New Years 2011 Resolutions - Advertising Copy

  •  Think fast-paced, irreverent and hip in your copy. Paint pictures with words that listeners use. Stop writing copy and begin to write brand building for your clients. Inject what Bobby Ocean said in Jan 2010 on The Conclave Imaging call: "Pattern Writing." Production that uses strung together words in a quick and short burst: EXAMPLE: Problem, Escalate, Resolve. It's tough to make street language and vernacular authentic. You can't hype any longer, mo more YOU HAVE TO BE THERE THIS SATURDAY. Conversational mannerisms are the key. Avoid three note phrases and drawing out words in voicing imaging.

  • WRITE IN THE LANGUAGE OF YOUR AUDIENCE You have to adopt the local nuances while writing your advertising copy for a region-based audience. It doesn't mean learning a new language from scratch with every consecutive copywriting assignment. You just have to stick to those words and phrases that a population is comfortable with. Nobody has time to learn words in order to understand the benefits of the product or service you are trying to promote.
The information below is from ABSOLUTE WRITE


Words and phrases like "money," "immediate benefit," "save $150," "protect your child," "find love now," and "lose weight in two weeks" sell like hot cakes. They may sound clichéd to you, but if you notice, they promise you a tangible result. They give a clear picture of what your copy intends to convey. Avoid ambiguities and jargon.

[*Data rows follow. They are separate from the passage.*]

==> src/rtl/mer_estimator.sv <==
// ---------------------------------------------------------------------------
// mer_estimator
//
// Receive-side MER measurement block. Over a window of 2^LOG2_N symbols it
// accumulates |dec_var|, error^2 and the symbol-error flag. At window end it
// publishes the means and the error count, with a one-clk result_valid pulse.
// A clear_accum pulse (re)starts a window on the next symbol enable.
//
// Ports
//   clk              system clock
//   reset            synchronous, active-high
//   i_sym_clk_en     symbol-rate enable, one clk wide
//   i_clear_accum    window restart pulse, one clk wide
//   i_dec_var        signed 1s17 decision variable
//   i_error          signed 1s17 error sample (dec_var - slicer output)
//   i_sym_error      symbol decision was wrong
//   o_ref_level      1s17 mean |dec_var| (MSB always 0)
//   o_err_power      0.17 mean error^2 (MSB always 0)
//   o_err_count      symbol errors in the last completed window
//   o_result_valid   one-clk pulse when the outputs update
//   o_state          debug: current FSM state (0 = IDLE, 1 = ACCUM)
//
// Handshake: there is no back-pressure. A sample is consumed on every clk
// edge where i_sym_clk_en is 1; o_result_valid is a qualifier pulse that is
// high for exactly one clk after the edge that delivered a window's last
// symbol, and the data outputs hold until the next such pulse.
// ---------------------------------------------------------------------------
module mer_estimator #(
    parameter int LOG2_N = 20
) (
    input  logic                clk,
    input  logic                reset,
    input  logic                i_sym_clk_en,
    input  logic                i_clear_accum,
    input  logic signed [17:0]  i_dec_var,
    input  logic signed [17:0]  i_error,
    input  logic                i_sym_error,
    output logic [17:0]         o_ref_level,
    output logic [17:0]         o_err_power,
    output logic [LOG2_N:0]     o_err_count,
    output logic                o_result_valid,
    output logic                o_state
);

    localparam int ACCW = 17 + LOG2_N;

    typedef enum logic {
        IDLE  = 1'b0,
        ACCUM = 1'b1
    } state_t;

    state_t r_state;
    state_t w_next_state;

    logic                r_pending;
    logic [LOG2_N-1:0]   r_cnt;
    logic [ACCW-1:0]     r_abs_acc;
    logic [ACCW-1:0]     r_sq_acc;
    logic [LOG2_N:0]     r_err_acc;
    logic [17:0]         r_ref_level;
    logic [17:0]         r_err_power;
    logic [LOG2_N:0]     r_err_count;
    logic                r_result_valid;

    // Per-sample magnitude; -131072 has no positive 17-bit twin, so saturate.
    logic [17:0]         w_neg;
    logic [16:0]         w_abs;
    always_comb begin
        w_neg = 18'(-i_dec_var);
        w_abs = i_dec_var[16:0];
        if (i_dec_var[17]) begin
            w_abs = w_neg[17] ? 17'h1FFFF : w_neg[16:0];
        end
    end

    // Per-sample error power; the product is never negative, and only
    // error = -131072 gives 2^34, whose >>17 would need an 18th bit.
    logic signed [35:0]  w_prod;
    logic [16:0]         w_sq;
    assign w_prod = i_error * i_error;
    assign w_sq   = w_prod[34] ? 17'h1FFFF : w_prod[33:17];

    logic [ACCW-1:0]     w_abs_sum;
    logic [ACCW-1:0]     w_sq_sum;
    logic [LOG2_N:0]     w_err_sum;
    assign w_abs_sum = r_abs_acc + ACCW'(w_abs);
    assign w_sq_sum  = r_sq_acc + ACCW'(w_sq);
    assign w_err_sum = r_err_acc + (LOG2_N+1)'(i_sym_error);

    // A restart happens on a symbol enable with a clear pending or arriving
    // in the same clk; it overrides any window-end dump on that symbol.
    logic w_start;
    logic w_last;
    assign w_start = i_sym_clk_en && (r_pending || i_clear_accum);
    assign w_last  = (r_cnt == {LOG2_N{1'b1}});

    always_ff @(posedge clk) begin
        if (reset) r_state <= IDLE;
        else       r_state <= w_next_state;
    end

    always_comb begin
        w_next_state = r_state;
        if (w_start) w_next_state = ACCUM;
    end

    always_ff @(posedge clk) begin
        if (reset) begin
            r_pending      <= 1'b0;
            r_cnt          <= '0;
            r_abs_acc      <= '0;
            r_sq_acc       <= '0;
            r_err_acc      <= '0;
            r_ref_level    <= '0;
            r_err_power    <= '0;
            r_err_count    <= '0;
            r_result_valid <= 1'b0;
        end else begin
            r_result_valid <= 1'b0;
            if (w_start) begin
                r_pending <= 1'b0;
                r_cnt     <= LOG2_N'(1);
                r_abs_acc <= ACCW'(w_abs);
                r_sq_acc  <= ACCW'(w_sq);
                r_err_acc <= (LOG2_N+1)'(i_sym_error);
            end else begin
                if (i_clear_accum) r_pending <= 1'b1;
                if (i_sym_clk_en && r_state == ACCUM) begin
                    if (w_last) begin
                        r_ref_level    <= {1'b0, w_abs_sum[LOG2_N +: 17]};
                        r_err_power    <= {1'b0, w_sq_sum[LOG2_N +: 17]};
                        r_err_count    <= w_err_sum;
                        r_result_valid <= 1'b1;
                        // Zeroed accumulators make the next symbol behave as
                        // symbol 0 of the following window.
                        r_cnt          <= '0;
                        r_abs_acc      <= '0;
                        r_sq_acc       <= '0;
                        r_err_acc      <= '0;
                    end else begin
                        r_cnt     <= r_cnt + LOG2_N'(1);
                        r_abs_acc <= w_abs_sum;
                        r_sq_acc  <= w_sq_sum;
                        r_err_acc <= w_err_sum;
                    end
                end
            end
        end
    end

    assign o_ref_level    = r_ref_level;
    assign o_err_power    = r_err_power;
    assign o_err_count    = r_err_count;
    assign o_result_valid = r_result_valid;
    assign o_state        = r_state;

endmodule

We all need immediate solutions, to be frank. If I want to improve the way I live or earn my living, I want to know in simple words whether your product or service can help me achieve that or not, and how fast and at what cost it can be done.

TOUCH YOUR AUDIENCE EMOTIONALLY (I don't mean to say you emotionally blackmail them into buying your product) Advertising copy is about strumming the emotional strings of your audience. Whether you like it or not, emotions rule the world. Great wars and revolutions are unleashed under the aegis of emotions. Use them, rightfully.

Don't promise the stars if you are selling the candles. Do not make exaggerated claims. Believe me, they do nothing but put off the reader. Sound sincere, be frank, do not patronize your readers unnecessarily and tell exactly what your product or service does for the consumer.

Talk directly to the person. Use as much "you, your" as you can and use "us, we, I" as little as you can. The reader is not interested in knowing what all your product or service can do. He or she wants to know what all your product or service can do for him or her. Focus on the reader, not on your product.